═════ Data in this exercise ═════

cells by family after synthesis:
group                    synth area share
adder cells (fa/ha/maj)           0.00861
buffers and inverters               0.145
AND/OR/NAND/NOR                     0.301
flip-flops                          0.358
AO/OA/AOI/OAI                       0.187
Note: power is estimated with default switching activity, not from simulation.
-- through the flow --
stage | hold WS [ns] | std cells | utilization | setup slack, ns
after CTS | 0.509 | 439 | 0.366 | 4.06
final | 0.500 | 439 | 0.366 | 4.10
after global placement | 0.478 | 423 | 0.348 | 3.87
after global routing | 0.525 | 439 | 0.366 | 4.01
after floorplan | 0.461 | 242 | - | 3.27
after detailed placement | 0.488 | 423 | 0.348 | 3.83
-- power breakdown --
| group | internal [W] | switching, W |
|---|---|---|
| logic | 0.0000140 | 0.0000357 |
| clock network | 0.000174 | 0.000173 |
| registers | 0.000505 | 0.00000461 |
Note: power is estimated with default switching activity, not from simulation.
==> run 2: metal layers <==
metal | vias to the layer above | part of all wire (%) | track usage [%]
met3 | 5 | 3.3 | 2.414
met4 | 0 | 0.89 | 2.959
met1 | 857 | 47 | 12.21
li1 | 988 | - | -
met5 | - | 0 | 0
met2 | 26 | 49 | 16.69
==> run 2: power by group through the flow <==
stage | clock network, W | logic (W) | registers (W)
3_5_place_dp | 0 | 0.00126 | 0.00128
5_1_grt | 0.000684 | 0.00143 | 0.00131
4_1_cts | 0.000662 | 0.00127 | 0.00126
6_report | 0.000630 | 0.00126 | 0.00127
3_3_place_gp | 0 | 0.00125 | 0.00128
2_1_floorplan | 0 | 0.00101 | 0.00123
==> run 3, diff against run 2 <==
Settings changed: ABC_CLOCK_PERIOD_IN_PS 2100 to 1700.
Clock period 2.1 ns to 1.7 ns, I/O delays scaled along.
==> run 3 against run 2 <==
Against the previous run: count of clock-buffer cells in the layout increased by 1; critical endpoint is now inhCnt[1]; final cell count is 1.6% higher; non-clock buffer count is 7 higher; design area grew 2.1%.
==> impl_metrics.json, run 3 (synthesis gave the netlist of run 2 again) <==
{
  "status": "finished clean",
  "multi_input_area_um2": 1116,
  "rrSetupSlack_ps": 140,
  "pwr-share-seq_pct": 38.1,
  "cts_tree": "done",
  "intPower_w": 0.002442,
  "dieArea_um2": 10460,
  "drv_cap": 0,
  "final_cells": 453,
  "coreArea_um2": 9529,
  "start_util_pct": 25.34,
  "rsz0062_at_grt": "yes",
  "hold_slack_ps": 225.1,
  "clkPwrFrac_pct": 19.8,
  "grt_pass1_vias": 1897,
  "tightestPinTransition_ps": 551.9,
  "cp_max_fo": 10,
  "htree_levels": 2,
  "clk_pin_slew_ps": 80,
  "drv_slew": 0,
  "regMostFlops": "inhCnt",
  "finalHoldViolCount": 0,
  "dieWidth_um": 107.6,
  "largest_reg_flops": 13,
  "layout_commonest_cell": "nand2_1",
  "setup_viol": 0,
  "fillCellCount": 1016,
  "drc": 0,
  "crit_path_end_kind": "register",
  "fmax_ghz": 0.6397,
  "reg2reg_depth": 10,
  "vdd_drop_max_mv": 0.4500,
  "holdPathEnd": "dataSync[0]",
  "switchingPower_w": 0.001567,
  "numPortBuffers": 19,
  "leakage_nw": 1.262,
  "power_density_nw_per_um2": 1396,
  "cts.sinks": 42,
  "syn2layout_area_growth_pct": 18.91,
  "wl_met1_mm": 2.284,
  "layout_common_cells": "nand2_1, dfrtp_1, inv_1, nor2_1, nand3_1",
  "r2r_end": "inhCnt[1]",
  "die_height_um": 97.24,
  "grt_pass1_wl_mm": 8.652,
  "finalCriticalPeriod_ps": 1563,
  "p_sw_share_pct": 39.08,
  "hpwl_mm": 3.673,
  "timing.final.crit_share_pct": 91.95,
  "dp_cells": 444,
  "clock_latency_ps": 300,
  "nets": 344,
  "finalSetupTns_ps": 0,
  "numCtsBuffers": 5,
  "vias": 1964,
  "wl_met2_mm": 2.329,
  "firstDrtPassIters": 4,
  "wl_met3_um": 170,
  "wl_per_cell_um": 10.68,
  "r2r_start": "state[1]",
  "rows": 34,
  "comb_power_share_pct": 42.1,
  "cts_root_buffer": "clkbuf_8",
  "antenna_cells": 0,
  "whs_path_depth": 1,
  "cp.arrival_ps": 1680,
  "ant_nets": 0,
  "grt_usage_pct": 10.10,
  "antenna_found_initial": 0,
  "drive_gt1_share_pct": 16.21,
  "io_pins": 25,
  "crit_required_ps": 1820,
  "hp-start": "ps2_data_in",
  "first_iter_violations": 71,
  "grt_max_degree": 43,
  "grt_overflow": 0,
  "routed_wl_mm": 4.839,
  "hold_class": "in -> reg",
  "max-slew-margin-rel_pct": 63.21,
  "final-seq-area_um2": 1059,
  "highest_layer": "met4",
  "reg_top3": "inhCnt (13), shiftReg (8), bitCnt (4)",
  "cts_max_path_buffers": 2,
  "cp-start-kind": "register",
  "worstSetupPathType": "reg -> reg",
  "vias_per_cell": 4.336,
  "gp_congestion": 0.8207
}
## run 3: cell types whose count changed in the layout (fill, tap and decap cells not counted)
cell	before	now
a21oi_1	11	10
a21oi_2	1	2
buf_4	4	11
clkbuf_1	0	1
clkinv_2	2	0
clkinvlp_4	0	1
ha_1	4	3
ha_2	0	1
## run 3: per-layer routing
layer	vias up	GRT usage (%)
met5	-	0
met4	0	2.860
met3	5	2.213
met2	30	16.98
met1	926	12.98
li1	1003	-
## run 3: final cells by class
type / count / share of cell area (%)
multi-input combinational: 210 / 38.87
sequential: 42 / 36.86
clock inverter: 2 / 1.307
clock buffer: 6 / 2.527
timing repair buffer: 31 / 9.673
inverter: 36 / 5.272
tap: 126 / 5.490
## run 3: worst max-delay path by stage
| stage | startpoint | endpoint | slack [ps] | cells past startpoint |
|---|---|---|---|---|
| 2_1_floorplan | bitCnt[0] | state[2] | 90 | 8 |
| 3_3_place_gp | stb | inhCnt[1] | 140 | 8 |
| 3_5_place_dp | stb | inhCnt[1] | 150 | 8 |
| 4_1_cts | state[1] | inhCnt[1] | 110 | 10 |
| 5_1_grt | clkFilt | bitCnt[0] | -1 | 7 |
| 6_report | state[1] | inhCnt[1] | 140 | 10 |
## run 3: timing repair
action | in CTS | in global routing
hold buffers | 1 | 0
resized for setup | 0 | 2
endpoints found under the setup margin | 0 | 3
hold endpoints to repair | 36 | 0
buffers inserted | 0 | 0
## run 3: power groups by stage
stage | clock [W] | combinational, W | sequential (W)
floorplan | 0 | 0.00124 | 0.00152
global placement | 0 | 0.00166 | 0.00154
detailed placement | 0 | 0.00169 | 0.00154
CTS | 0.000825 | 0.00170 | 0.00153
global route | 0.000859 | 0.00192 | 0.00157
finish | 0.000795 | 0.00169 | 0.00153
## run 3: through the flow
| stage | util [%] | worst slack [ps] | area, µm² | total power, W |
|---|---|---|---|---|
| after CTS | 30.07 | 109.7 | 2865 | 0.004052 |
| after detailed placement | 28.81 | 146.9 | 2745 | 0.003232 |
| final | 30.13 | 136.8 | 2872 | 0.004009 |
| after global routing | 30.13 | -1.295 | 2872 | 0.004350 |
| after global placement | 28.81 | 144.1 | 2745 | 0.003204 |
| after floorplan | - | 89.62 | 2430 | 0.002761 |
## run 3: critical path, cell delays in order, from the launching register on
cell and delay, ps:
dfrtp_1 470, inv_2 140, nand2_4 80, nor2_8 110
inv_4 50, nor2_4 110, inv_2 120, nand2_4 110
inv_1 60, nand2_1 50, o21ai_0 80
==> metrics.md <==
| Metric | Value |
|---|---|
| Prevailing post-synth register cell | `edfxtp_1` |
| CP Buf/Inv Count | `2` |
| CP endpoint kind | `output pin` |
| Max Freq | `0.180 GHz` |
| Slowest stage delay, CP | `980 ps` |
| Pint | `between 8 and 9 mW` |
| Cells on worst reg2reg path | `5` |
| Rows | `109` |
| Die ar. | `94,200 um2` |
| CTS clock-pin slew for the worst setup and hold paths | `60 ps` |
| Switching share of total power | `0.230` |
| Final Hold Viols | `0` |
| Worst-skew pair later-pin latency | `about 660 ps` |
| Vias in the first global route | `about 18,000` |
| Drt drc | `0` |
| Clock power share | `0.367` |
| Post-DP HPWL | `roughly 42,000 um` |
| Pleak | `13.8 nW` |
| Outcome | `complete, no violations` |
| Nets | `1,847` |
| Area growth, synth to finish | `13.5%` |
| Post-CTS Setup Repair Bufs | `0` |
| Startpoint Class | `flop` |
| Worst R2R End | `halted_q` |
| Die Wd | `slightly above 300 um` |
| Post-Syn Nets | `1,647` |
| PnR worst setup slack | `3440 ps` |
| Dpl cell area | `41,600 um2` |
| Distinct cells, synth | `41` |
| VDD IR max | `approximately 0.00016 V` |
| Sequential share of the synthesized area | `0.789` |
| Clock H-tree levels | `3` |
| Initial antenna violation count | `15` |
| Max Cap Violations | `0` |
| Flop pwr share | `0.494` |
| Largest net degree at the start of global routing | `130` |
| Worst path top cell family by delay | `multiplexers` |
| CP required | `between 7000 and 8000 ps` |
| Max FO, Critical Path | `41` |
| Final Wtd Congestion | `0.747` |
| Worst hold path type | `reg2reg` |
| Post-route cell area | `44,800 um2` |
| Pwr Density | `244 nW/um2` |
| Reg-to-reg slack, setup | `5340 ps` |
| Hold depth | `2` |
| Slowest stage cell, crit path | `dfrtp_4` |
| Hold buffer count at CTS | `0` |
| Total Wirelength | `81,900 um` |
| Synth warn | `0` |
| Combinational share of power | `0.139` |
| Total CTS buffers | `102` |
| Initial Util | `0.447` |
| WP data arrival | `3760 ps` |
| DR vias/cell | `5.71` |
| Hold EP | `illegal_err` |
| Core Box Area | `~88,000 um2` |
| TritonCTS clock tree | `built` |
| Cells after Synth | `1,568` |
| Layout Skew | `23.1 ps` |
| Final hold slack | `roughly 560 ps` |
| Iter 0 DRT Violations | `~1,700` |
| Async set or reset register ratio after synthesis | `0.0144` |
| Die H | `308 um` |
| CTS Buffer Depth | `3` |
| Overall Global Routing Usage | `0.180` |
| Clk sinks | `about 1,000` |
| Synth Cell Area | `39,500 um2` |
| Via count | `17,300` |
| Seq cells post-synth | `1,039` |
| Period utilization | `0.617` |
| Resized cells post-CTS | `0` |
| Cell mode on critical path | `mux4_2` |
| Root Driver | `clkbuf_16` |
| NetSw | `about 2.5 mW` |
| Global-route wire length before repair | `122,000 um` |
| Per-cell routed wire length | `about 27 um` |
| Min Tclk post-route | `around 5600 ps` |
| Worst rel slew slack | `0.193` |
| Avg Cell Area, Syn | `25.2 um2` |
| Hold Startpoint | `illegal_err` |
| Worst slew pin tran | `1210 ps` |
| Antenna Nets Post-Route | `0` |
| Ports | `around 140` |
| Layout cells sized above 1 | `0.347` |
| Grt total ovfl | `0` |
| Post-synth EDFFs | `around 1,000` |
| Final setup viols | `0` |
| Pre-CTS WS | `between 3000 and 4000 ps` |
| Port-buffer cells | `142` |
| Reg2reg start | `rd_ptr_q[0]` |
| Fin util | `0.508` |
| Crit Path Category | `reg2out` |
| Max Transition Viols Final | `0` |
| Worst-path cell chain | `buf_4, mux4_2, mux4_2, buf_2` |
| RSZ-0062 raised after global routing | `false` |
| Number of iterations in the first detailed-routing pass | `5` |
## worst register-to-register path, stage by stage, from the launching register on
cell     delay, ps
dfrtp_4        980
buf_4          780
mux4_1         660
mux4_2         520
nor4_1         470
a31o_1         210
**src/rtl/round_robin_arbiter_pkg.sv**
```systemverilog
// round_robin_arbiter_pkg: shared constants and one-hot decode for the round-robin arbiter
package round_robin_arbiter_pkg;
  localparam int DEFAULT_PORTS = 4;
  localparam int MAX_PORTS = 32;
  localparam int IDX_W = 5;
  function automatic logic [IDX_W-1:0] onehot_to_idx(input logic [MAX_PORTS-1:0] v);
    logic [IDX_W-1:0] idx;
    idx = '0;
    for (int i = 0; i < MAX_PORTS; i++) if (v[i]) idx = IDX_W'(i);
    return idx;
  endfunction
endpackage

```
**src/rtl/round_robin_arbiter_pick.sv**
```systemverilog
// rr_priority_pick: one-hot of the first requester at or after start, wrapping past PORTS-1
module rr_priority_pick import round_robin_arbiter_pkg::*; #(
  parameter int PORTS = DEFAULT_PORTS,
  parameter int IW = $clog2(PORTS)
) (
  input  logic [PORTS-1:0] req,
  input  logic [IW-1:0]    start,
  output logic [PORTS-1:0] pick
);
  logic found;
  logic [IW-1:0] idx;
  always_comb begin
    pick = '0;
    found = 1'b0;
    idx = '0;
    for (int k = 0; k < PORTS; k++) begin
      idx = IW'((int'(start) + k) % PORTS);
      if (!found && req[idx]) begin
        pick[idx] = 1'b1;
        found = 1'b1;
      end
    end
  end
endmodule

```
**src/rtl/round_robin_arbiter.sv**
```systemverilog
// round_robin_arbiter: sticky-grant round-robin arbiter, zero-cycle or registered grant
// ROUND_ROBIN_ARBITER_ASSERT_EN adds protocol and starvation assertions
module round_robin_arbiter import round_robin_arbiter_pkg::*; #(
  parameter int PORTS = DEFAULT_PORTS,
  parameter bit ZERO_CYCLE = 1'b1
) (
  input  logic             i_clk,
  input  logic             i_rstn,
  input  logic [PORTS-1:0] i_req_vec,
  output logic [PORTS-1:0] o_grant_vec
);
  localparam int IW = $clog2(PORTS);
  localparam logic [IW-1:0] LAST = IW'(PORTS - 1);
  logic [PORTS-1:0] grant_q, pick, next_grant;
  logic [IW-1:0] last_q, start;
  // search begins just past the previous owner, so it ends up lowest priority
  always_comb start = (last_q == LAST) ? '0 : last_q + IW'(1);
  rr_priority_pick #(.PORTS(PORTS), .IW(IW)) u_pick (
    .req(i_req_vec),
    .start(start),
    .pick(pick)
  );
  always_comb next_grant = |(i_req_vec & grant_q) ? grant_q : pick;
  always_ff @(posedge i_clk or negedge i_rstn)
    if (!i_rstn) begin
      grant_q <= '0;
      last_q <= LAST;
    end else begin
      grant_q <= next_grant;
      if (|next_grant) last_q <= IW'(onehot_to_idx(MAX_PORTS'(next_grant)));
    end
  always_comb o_grant_vec = !i_rstn ? '0 : ZERO_CYCLE ? next_grant : grant_q;
`ifdef ROUND_ROBIN_ARBITER_ASSERT_EN
  logic owner_change;
  always_comb owner_change = |next_grant && next_grant != grant_q;
  a_onehot: assert property (@(posedge i_clk) disable iff (!i_rstn) $onehot0(o_grant_vec));
  if (ZERO_CYCLE) begin : g_subset
    a_subset: assert property (@(posedge i_clk) disable iff (!i_rstn) (o_grant_vec & ~i_req_vec) == '0);
  end
  a_hold: assert property (@(posedge i_clk) disable iff (!i_rstn)
    |(grant_q & i_req_vec) |=> grant_q == $past(grant_q));
  for (genvar p = 0; p < PORTS; p++) begin : g_starve
    logic [6:0] waits;
    always_ff @(posedge i_clk or negedge i_rstn)
      if (!i_rstn) waits <= '0;
      else waits <= (!i_req_vec[p] || next_grant[p]) ? '0 : waits + 7'(owner_change);
    a_starve: assert property (@(posedge i_clk) disable iff (!i_rstn) waits <= 7'(PORTS));
  end
`else
`endif
endmodule

```
<file path="src/rtl/noc_local_port.sv">
// ---------------------------------------------------------------------------
// noc_local_port
//
// Local (PE) port of a mesh NoC router.
//   - Injection: PE packets go into a first-word-fall-through FIFO and are
//     presented to the router local input with a valid/ready handshake.
//   - Ejection: router local-output packets are registered toward the PE
//     (valid-only, the PE always accepts).
//   - Statistics (optional): injection/ejection counters plus misroute
//     detection, enabled by defining NOC_LOCAL_PORT_STATS_EN. Without the
//     macro, the statistics outputs are tied to 0.
//
// Packet format: {dest_y[Y_SIZE], dest_x[X_SIZE], payload[DATA_WIDTH]}
//
// Ports:
//   clk, rstn                  clock, asynchronous active-low reset
//   pe_valid/pe_data/pe_ready  PE injection handshake
//   noc_valid/noc_data/noc_ready  router local-input handshake
//   ej_valid/ej_data           router local-output packet
//   pe_ej_valid/pe_ej_data     registered ejected packet toward the PE
//   inj_count, ej_count        packets accepted / delivered (wrap 2^32)
//   misroute_count             misrouted ejections (saturating)
//   misroute_err               sticky misroute flag
// ---------------------------------------------------------------------------
module noc_local_port #(
    parameter int XCORD       = 0,
    parameter int YCORD       = 0,
    parameter int X_SIZE      = 1,
    parameter int Y_SIZE      = 1,
    parameter int DATA_WIDTH  = 256,
    parameter int TOTAL_WIDTH = X_SIZE + Y_SIZE + DATA_WIDTH,
    parameter int FIFO_DEPTH  = 4
) (
    input  logic                   clk,
    input  logic                   rstn,
    input  logic                   pe_valid,
    input  logic [TOTAL_WIDTH-1:0] pe_data,
    output logic                   pe_ready,
    output logic                   noc_valid,
    output logic [TOTAL_WIDTH-1:0] noc_data,
    input  logic                   noc_ready,
    input  logic                   ej_valid,
    input  logic [TOTAL_WIDTH-1:0] ej_data,
    output logic                   pe_ej_valid,
    output logic [TOTAL_WIDTH-1:0] pe_ej_data,
    output logic [31:0]            inj_count,
    output logic [31:0]            ej_count,
    output logic [15:0]            misroute_count,
    output logic                   misroute_err
);

    localparam int AW = $clog2(FIFO_DEPTH);
    localparam logic [AW:0] LP_DEPTH = (AW+1)'(FIFO_DEPTH);

    // Elaboration-time configuration checks
    if (FIFO_DEPTH < 2 || (FIFO_DEPTH & (FIFO_DEPTH - 1)) != 0) begin : g_bad_depth
        $error("noc_local_port: FIFO_DEPTH must be a power of two >= 2");
    end
    if (TOTAL_WIDTH != X_SIZE + Y_SIZE + DATA_WIDTH) begin : g_bad_width
        $error("noc_local_port: TOTAL_WIDTH must equal X_SIZE+Y_SIZE+DATA_WIDTH");
    end
    if (XCORD < 0 || XCORD >= (1 << X_SIZE) || YCORD < 0 || YCORD >= (1 << Y_SIZE)) begin : g_bad_coord
        $error("noc_local_port: XCORD/YCORD do not fit the destination fields");
    end

    // ---------------- injection FIFO ----------------
    logic [TOTAL_WIDTH-1:0] r_mem [FIFO_DEPTH];
    logic [AW-1:0]          r_wptr;
    logic [AW-1:0]          r_rptr;
    logic [AW:0]            r_count;
    logic [AW:0]            w_count_next;
    logic                   r_pe_ready;
    logic                   w_push;
    logic                   w_pop;
    logic                   w_not_empty;

    assign w_not_empty = (r_count != '0);
    assign w_push      = pe_valid && r_pe_ready;
    assign w_pop       = w_not_empty && noc_ready;

    always_comb begin
        w_count_next = r_count;
        case ({w_push, w_pop})
            2'b10:   w_count_next = r_count + 1'b1;
            2'b01:   w_count_next = r_count - 1'b1;
            default: w_count_next = r_count;
        endcase
    end

    always_ff @(posedge clk or negedge rstn) begin
        if (!rstn) begin
            r_wptr     <= '0;
            r_rptr     <= '0;
            r_count    <= '0;
            r_pe_ready <= 1'b0;
        end else begin
            if (w_push) r_wptr <= r_wptr + 1'b1;
            if (w_pop)  r_rptr <= r_rptr + 1'b1;
            r_count    <= w_count_next;
            // Ready reflects occupancy after this edge's push and pop
            r_pe_ready <= (w_count_next != LP_DEPTH);
        end
    end

    // Storage needs no reset: empty entries are never presented
    always_ff @(posedge clk) begin
        if (w_push) r_mem[r_wptr] <= pe_data;
    end

    assign pe_ready  = r_pe_ready;
    assign noc_valid = w_not_empty;
    // Masked when empty so noc_data reads 0 in and after reset
    assign noc_data  = w_not_empty ? r_mem[r_rptr] : '0;

    // ---------------- ejection path ----------------
    logic                   r_pe_ej_valid;
    logic [TOTAL_WIDTH-1:0] r_pe_ej_data;

    always_ff @(posedge clk or negedge rstn) begin
        if (!rstn) begin
            r_pe_ej_valid <= 1'b0;
            r_pe_ej_data  <= '0;
        end else begin
            r_pe_ej_valid <= ej_valid;
            if (ej_valid) r_pe_ej_data <= ej_data;
        end
    end

    assign pe_ej_valid = r_pe_ej_valid;
    assign pe_ej_data  = r_pe_ej_data;

    // ---------------- statistics ----------------
`ifdef NOC_LOCAL_PORT_STATS_EN
    localparam logic [X_SIZE-1:0] LP_XCORD = X_SIZE'(XCORD);
    localparam logic [Y_SIZE-1:0] LP_YCORD = Y_SIZE'(YCORD);

    logic [31:0] r_inj_count;
    logic [31:0] r_ej_count;
    logic [15:0] r_mis_count;
    logic        r_mis_err;
    logic        w_misroute;

    assign w_misroute = ej_valid &&
                        ((ej_data[DATA_WIDTH +: X_SIZE] != LP_XCORD) ||
                         (ej_data[DATA_WIDTH + X_SIZE +: Y_SIZE] != LP_YCORD));

    always_ff @(posedge clk or negedge rstn) begin
        if (!rstn) begin
            r_inj_count <= '0;
            r_ej_count  <= '0;
            r_mis_count <= '0;
            r_mis_err   <= 1'b0;
        end else begin
            if (w_push)   r_inj_count <= r_inj_count + 1'b1;
            if (ej_valid) r_ej_count  <= r_ej_count + 1'b1;
            if (w_misroute) begin
                if (r_mis_count != '1) r_mis_count <= r_mis_count + 1'b1;
                r_mis_err <= 1'b1;
            end
        end
    end

    assign inj_count      = r_inj_count;
    assign ej_count       = r_ej_count;
    assign misroute_count = r_mis_count;
    assign misroute_err   = r_mis_err;
`else
    assign inj_count      = '0;
    assign ej_count       = '0;
    assign misroute_count = '0;
    assign misroute_err   = 1'b0;
`endif

endmodule

</file>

═════

:: What to produce ::
Only lines that contain the string "metal" count; pick each one out of the records and copy it.

:: Answer to this problem ::
==> run 2: metal layers <==
metal | vias to the layer above | part of all wire (%) | track usage [%]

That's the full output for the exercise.